Yes, Tatiana is the queen of collecting this kind of
stuff and she has an excellent page!
There's also a video of her picking up a Litton
inertial measuring unit and
moving it around, there's 3 racks of gear to support it.
Well, I have a similar video of my "baby" which is somewhat
newer - look at
https://www.youtube.com/watch?v=-EQqfxiGgd8
beginning minute 5:00. The LN-3 you can see in Tatiana's video
is from the 1960ties (F4, F104 and many others) and all computation
is done mechanically using gears and ball resolvers for Sinus/Cosinus.
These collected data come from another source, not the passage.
This is an optimization exercise on Yosys and OpenROAD, whose aim is small area, a short achievable clock period and few clock cycles per item, not a production implementation. Function was checked by simulation only, so behaviour that the tests miss may differ from the original. Power figures rest on the tool's default switching activity, not on a simulated workload.

`flow/design.v`:
```
`timescale 1ns/1ps
`default_nettype none
package wl_data_pkg;
    typedef logic [8-1:0] weight_t;
    typedef logic [4*8-1:0] weight_vec_t;
    typedef union packed {
        weight_vec_t                  by_ch;     
        weight_t [4-1:0]     by_col;    
    } rom_word_u;
    typedef logic [4*4*4*8-1:0] kernel_t;
endpackage
`default_nettype wire
`timescale 1ns/1ps
`default_nettype none
package wl_ctrl_pkg;
    typedef logic [14-1:0]   rom_addr_t;    
    typedef logic [7-1:0]  group_t;       
    typedef logic [6-1:0] out_ch_t;      
    typedef logic [$clog2(4)-1:0]            row_t;   
    typedef logic [$clog2(4*4)-1:0] pos_t;   
    typedef enum logic [1:0] {
        SEQ_IDLE,
        SEQ_RUN,
        SEQ_DONE
    } seq_state_t;
    typedef enum logic [2:0] {
        L_IDLE,
        L_SKEW,      
        L_BURST,     
        L_GAP,       
        L_DONE
    } lane_state_t;
endpackage
`default_nettype wire
`timescale 1ns/1ps
`default_nettype none
module kernel_fetcher (
    input  logic                   clk,
    input  logic                   reset,
    input  logic                   stall,
    input  logic                   single_ch,                 
    input  wl_ctrl_pkg::out_ch_t   out_ch,
    input  wl_ctrl_pkg::group_t    ch_groups,
    input  wl_ctrl_pkg::rom_addr_t base_addr,
    input  wl_data_pkg::weight_vec_t [4-1:0] rom_data,  
    output logic                   rom_rd_en,
    output wl_ctrl_pkg::rom_addr_t rom_addr,
    input  logic                   fetch_req,
    input  wl_ctrl_pkg::group_t    group,
    output logic                   tile_ready,                
    output wl_data_pkg::kernel_t   kernel                     
);
    logic      busy;             
    wl_ctrl_pkg::row_t      rd_row;           
    wl_ctrl_pkg::row_t      wr_row;           
    logic      rd_valid;         
    logic      rd_last;
    logic      wr_last;
    logic      tile_ready_q;
    wl_ctrl_pkg::rom_addr_t filt_base;        
    wl_data_pkg::kernel_t   sc_kernel;        
    assign filt_base = base_addr
                     + wl_ctrl_pkg::rom_addr_t'(out_ch) * wl_ctrl_pkg::rom_addr_t'(ch_groups) * wl_ctrl_pkg::rom_addr_t'(4);
    assign rom_addr = filt_base
                    + wl_ctrl_pkg::rom_addr_t'(group) * wl_ctrl_pkg::rom_addr_t'(4)
                    + wl_ctrl_pkg::rom_addr_t'(rd_row);
    assign rom_rd_en = busy && !stall;       
    assign rd_last   = single_ch || (rd_row == wl_ctrl_pkg::row_t'(4 - 1));
    assign wr_last   = rd_valid && (single_ch || (wr_row == wl_ctrl_pkg::row_t'(4 - 1)));
    always_ff @(posedge clk) begin
        if (reset) begin
            busy   <= 1'b0;
            rd_row <= '0;
        end else if (!stall) begin
            if (fetch_req) begin
                busy   <= 1'b1;              
                rd_row <= '0;
            end else if (rom_rd_en) begin
                rd_row <= rd_row + wl_ctrl_pkg::row_t'(1);
                if (rd_last) begin
                    busy <= 1'b0;
                end
            end
        end
    end
    always_ff @(posedge clk) begin
        if (reset) begin
            rd_valid     <= 1'b0;
            wr_row       <= '0;
            tile_ready_q <= 1'b0;
        end else begin
            rd_valid <= rom_rd_en;           
            if (fetch_req && !stall) begin
                wr_row <= '0;
            end else if (rd_valid) begin
                wr_row <= wr_row + wl_ctrl_pkg::row_t'(1);
            end
            if (wr_last) begin
                tile_ready_q <= 1'b1;        
            end else if (!stall) begin
                tile_ready_q <= 1'b0;        
            end
        end
    end
    assign tile_ready = tile_ready_q;
    always_comb begin
        sc_kernel = '0;
        for (int r = 0; r < 4; r++) begin
            for (int q = 0; q < 4; q++) begin
                sc_kernel[(r * 4 + q) * 32 +: 8] = rom_data[r][8 * q +: 8];
            end
        end
    end
    always_ff @(posedge clk) begin
        if (rd_valid) begin
            if (single_ch) begin
                kernel <= sc_kernel;    
            end else begin
                for (int k = 0; k < 4; k++) begin
                    kernel[(int'(wr_row) * 4 + k) * 32 +: 32] <= rom_data[k];
                end
            end
        end
    end
endmodule
`default_nettype wire
`timescale 1ns/1ps
`default_nettype none
module column_lane #(
    parameter int LANE_SKEW = 0                  
) (
    input  logic                     clk,
    input  logic                     reset,
    input  logic                     stall,
    input  logic                     fetch_req,
    input  logic                     tile_ready,
    input  wl_data_pkg::kernel_t     kernel,
    output wl_data_pkg::weight_vec_t weights,    
    output logic                     lane_done
);
    localparam int SKEW_BITS = (LANE_SKEW > 0) ? $clog2(LANE_SKEW + 1) : 1;
    wl_ctrl_pkg::lane_state_t          state;
    logic [SKEW_BITS-1:0] skew_cnt;      
    logic [2:0]           phase_cnt;     
    wl_ctrl_pkg::pos_t                 pos;           
    always_ff @(posedge clk) begin
        if (reset) begin
            state     <= wl_ctrl_pkg::L_IDLE;
            skew_cnt  <= '0;
            phase_cnt <= '0;
            pos       <= '0;
        end else if (!stall) begin
            case (state)
                wl_ctrl_pkg::L_IDLE: begin
                    if (tile_ready) begin
                        state    <= wl_ctrl_pkg::L_SKEW;
                        skew_cnt <= '0;
                    end
                end
                wl_ctrl_pkg::L_SKEW: begin
                    if (skew_cnt == SKEW_BITS'(LANE_SKEW)) begin
                        state     <= wl_ctrl_pkg::L_BURST;
                        phase_cnt <= '0;
                        pos       <= '0;
                    end else begin
                        skew_cnt <= skew_cnt + 1'b1;
                    end
                end
                wl_ctrl_pkg::L_BURST: begin
                    pos <= pos + wl_ctrl_pkg::pos_t'(1);      
                    if (phase_cnt == 3'(4 - 1)) begin
                        state     <= wl_ctrl_pkg::L_GAP;
                        phase_cnt <= '0;
                    end else begin
                        phase_cnt <= phase_cnt + 3'd1;
                    end
                end
                wl_ctrl_pkg::L_GAP: begin
                    if (phase_cnt == 3'(3 - 1)) begin
                        phase_cnt <= '0;
                        state <= (pos == '0) ? wl_ctrl_pkg::L_DONE : wl_ctrl_pkg::L_BURST;
                    end else begin
                        phase_cnt <= phase_cnt + 3'd1;
                    end
                end
                wl_ctrl_pkg::L_DONE: begin
                    if (fetch_req) begin
                        state <= wl_ctrl_pkg::L_IDLE;         
                    end
                end
                default: state <= wl_ctrl_pkg::L_IDLE;
            endcase
        end
    end
    assign weights   = (state == wl_ctrl_pkg::L_BURST) ? kernel[int'(pos) * 32 +: 32] : '0;
    assign lane_done = (state == wl_ctrl_pkg::L_DONE);    
endmodule
`default_nettype wire
`timescale 1ns/1ps
`default_nettype none
module group_sequencer (
    input  logic                  clk,
    input  logic                  reset,
    input  logic                  stall,
    input  logic                  start,
    input  wl_ctrl_pkg::group_t   ch_groups,      
    input  logic [4-1:0] lane_done,      
    output logic                  fetch_req,      
    output wl_ctrl_pkg::group_t   group,          
    output logic                  idle,
    output logic                  done
);
    wl_ctrl_pkg::seq_state_t state;
    wl_ctrl_pkg::group_t     group_q;         
    logic       fetch_q;         
    logic       last_group;
    logic       all_done;
    assign last_group = (group_q == ch_groups - wl_ctrl_pkg::group_t'(1));
    assign all_done = (&lane_done) && !fetch_q;
    always_ff @(posedge clk) begin
        if (reset) begin
            state   <= wl_ctrl_pkg::SEQ_IDLE;
            group_q <= '0;
            fetch_q <= 1'b0;
        end else if (!stall) begin
            fetch_q <= 1'b0;                     
            case (state)
                wl_ctrl_pkg::SEQ_IDLE, wl_ctrl_pkg::SEQ_DONE: begin
                    if (start) begin
                        state   <= wl_ctrl_pkg::SEQ_RUN;
                        group_q <= '0;
                        fetch_q <= 1'b1;         
                    end
                end
                wl_ctrl_pkg::SEQ_RUN: begin
                    if (all_done) begin
                        if (last_group) begin
                            state <= wl_ctrl_pkg::SEQ_DONE;
                        end else begin
                            group_q <= group_q + wl_ctrl_pkg::group_t'(1);
                            fetch_q <= 1'b1;     
                        end
                    end
                end
                default: state <= wl_ctrl_pkg::SEQ_IDLE;
            endcase
        end
    end
    assign fetch_req = fetch_q;
    assign group     = group_q;
    assign idle = (state != wl_ctrl_pkg::SEQ_RUN);
    assign done = (state == wl_ctrl_pkg::SEQ_DONE);
endmodule
`default_nettype wire
`timescale 1ns/1ps
`default_nettype none
module weight_loader (
    input  logic                     clk,
    input  logic                     reset,
    input  logic                     start,
    input  logic                     stall,          
    input  logic                     single_ch,      
    input  logic [6:0]               ch_groups,
    input  logic [5:0]               out_ch,
    input  logic [13:0]              base_addr,
    input  logic [31:0]              rom_data_0,
    input  logic [31:0]              rom_data_1,
    input  logic [31:0]              rom_data_2,
    input  logic [31:0]              rom_data_3,
    output logic                     rom_rd_en,
    output logic [13:0]              rom_addr,
    output logic [127:0]             col_weights,    
    output logic                     idle,
    output logic                     done
);
    wl_data_pkg::weight_vec_t [4-1:0] rom_words;         
    logic [4-1:0] lane_done;
    wl_data_pkg::weight_vec_t [4-1:0] lane_weights;
    logic                  fetch_req;                
    wl_ctrl_pkg::group_t                group;                    
    logic                  tile_ready;               
    wl_data_pkg::kernel_t               kernel;                   
    assign rom_words[0] = rom_data_0;
    assign rom_words[1] = rom_data_1;
    assign rom_words[2] = rom_data_2;
    assign rom_words[3] = rom_data_3;
    kernel_fetcher i_kernel_fetcher (
        .clk        (clk),
        .reset      (reset),
        .stall      (stall),
        .single_ch  (single_ch),
        .out_ch     (out_ch),
        .ch_groups  (ch_groups),
        .base_addr  (base_addr),
        .rom_data   (rom_words),
        .rom_rd_en  (rom_rd_en),
        .rom_addr   (rom_addr),
        .fetch_req  (fetch_req),
        .group      (group),
        .tile_ready (tile_ready),
        .kernel     (kernel)
    );
    for (genvar i = 0; i < 4; i++) begin : g_lane
        column_lane #(
            .LANE_SKEW (i)
        ) i_column_lane (
            .clk        (clk),
            .reset      (reset),
            .stall      (stall),
            .fetch_req  (fetch_req),
            .tile_ready (tile_ready),
            .kernel     (kernel),
            .weights    (lane_weights[i]),
            .lane_done  (lane_done[i])
        );
        assign col_weights[32*i +: 32] = lane_weights[i];
    end
    group_sequencer i_group_sequencer (
        .clk        (clk),
        .reset      (reset),
        .stall      (stall),
        .start      (start),
        .ch_groups  (ch_groups),
        .lane_done  (lane_done),
        .fetch_req  (fetch_req),
        .group      (group),
        .idle       (idle),
        .done       (done)
    );
endmodule
`default_nettype wire
```
This design comes from an exercise in tuning for small area, a short achievable clock period and few clock cycles per item on the open sky130 flow, not from production work. In this exercise RTL edits were held to simulation tests only and were not proved equivalent to the original. No activity file was given, so power comes from the tool's default toggle rates.

==> flow/run.sh <==
#!/bin/bash
# synth_recipe.tcl (not shown) runs the flow's synth.tcl, then flattens the netlist and writes it again
# the make line also repeats each setting of config.mk as NAME=value (left out here)
make -C /OpenROAD-flow-scripts/flow DESIGN_CONFIG=/design/flow/config.mk WORK_HOME=/design/flow/orfs CLKGATE_MAP_FILE= SYNTH_SCRIPT=/design/flow/synth_recipe.tcl finish
==> flow/config.mk <==
export PLATFORM = sky130hd
export DESIGN_NAME = byte_string_sorter
export DESIGN_NICKNAME = byte_string_sorter
export VERILOG_FILES = /design/flow/design.v
export SDC_FILE = /design/flow/constraint.sdc
export NUM_CORES = 4
export LEC_CHECK = 0
export CAP_MARGIN = 20
export CORE_MARGIN = 2
export CORE_UTILIZATION = 40
export SLEW_MARGIN = 20
==> flow/constraint.sdc <==
create_clock -name core_clock -period 4.2 [get_ports {clk}]
set_input_delay 0.8400 -clock core_clock [delete_from_list [all_inputs] [get_ports {clk}]]
set_output_delay 0.8400 -clock core_clock [all_outputs]
set_load 0.01 [all_outputs]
In the FIN-1010 shown in my video being from the 1970ties, some
calculation (e.g. integration of rate to orientation) is still done
mechanically within the gyroscopes, platform alignment and maintaining
the position of the platform as well as flipping the gimbals is
accomplished by an analog computer (OpAmps and so on). Last but
not least a bitserial digital computer is supervising the analog
computer and changing its "program flow". Additionally the digital
machine contains routines for calibration of gyro drift etc. The
digital computer also solves the navigation equations of direction
and distance to goal.
So the fascinating thing is the combination of different technologies
and the outstanding precision needed and achieved by the mechanical
instruments.
Altough the digital machine consists of only ~200 TTL chips, it is a
32 bit machine and delivers 33 navigation oututs per second. BTW:
This enabled the Tornado aircraft to fly autonomously 200 ft
above ground at supersonic speeds passing certain preprogrammed
waypoints...
Erik.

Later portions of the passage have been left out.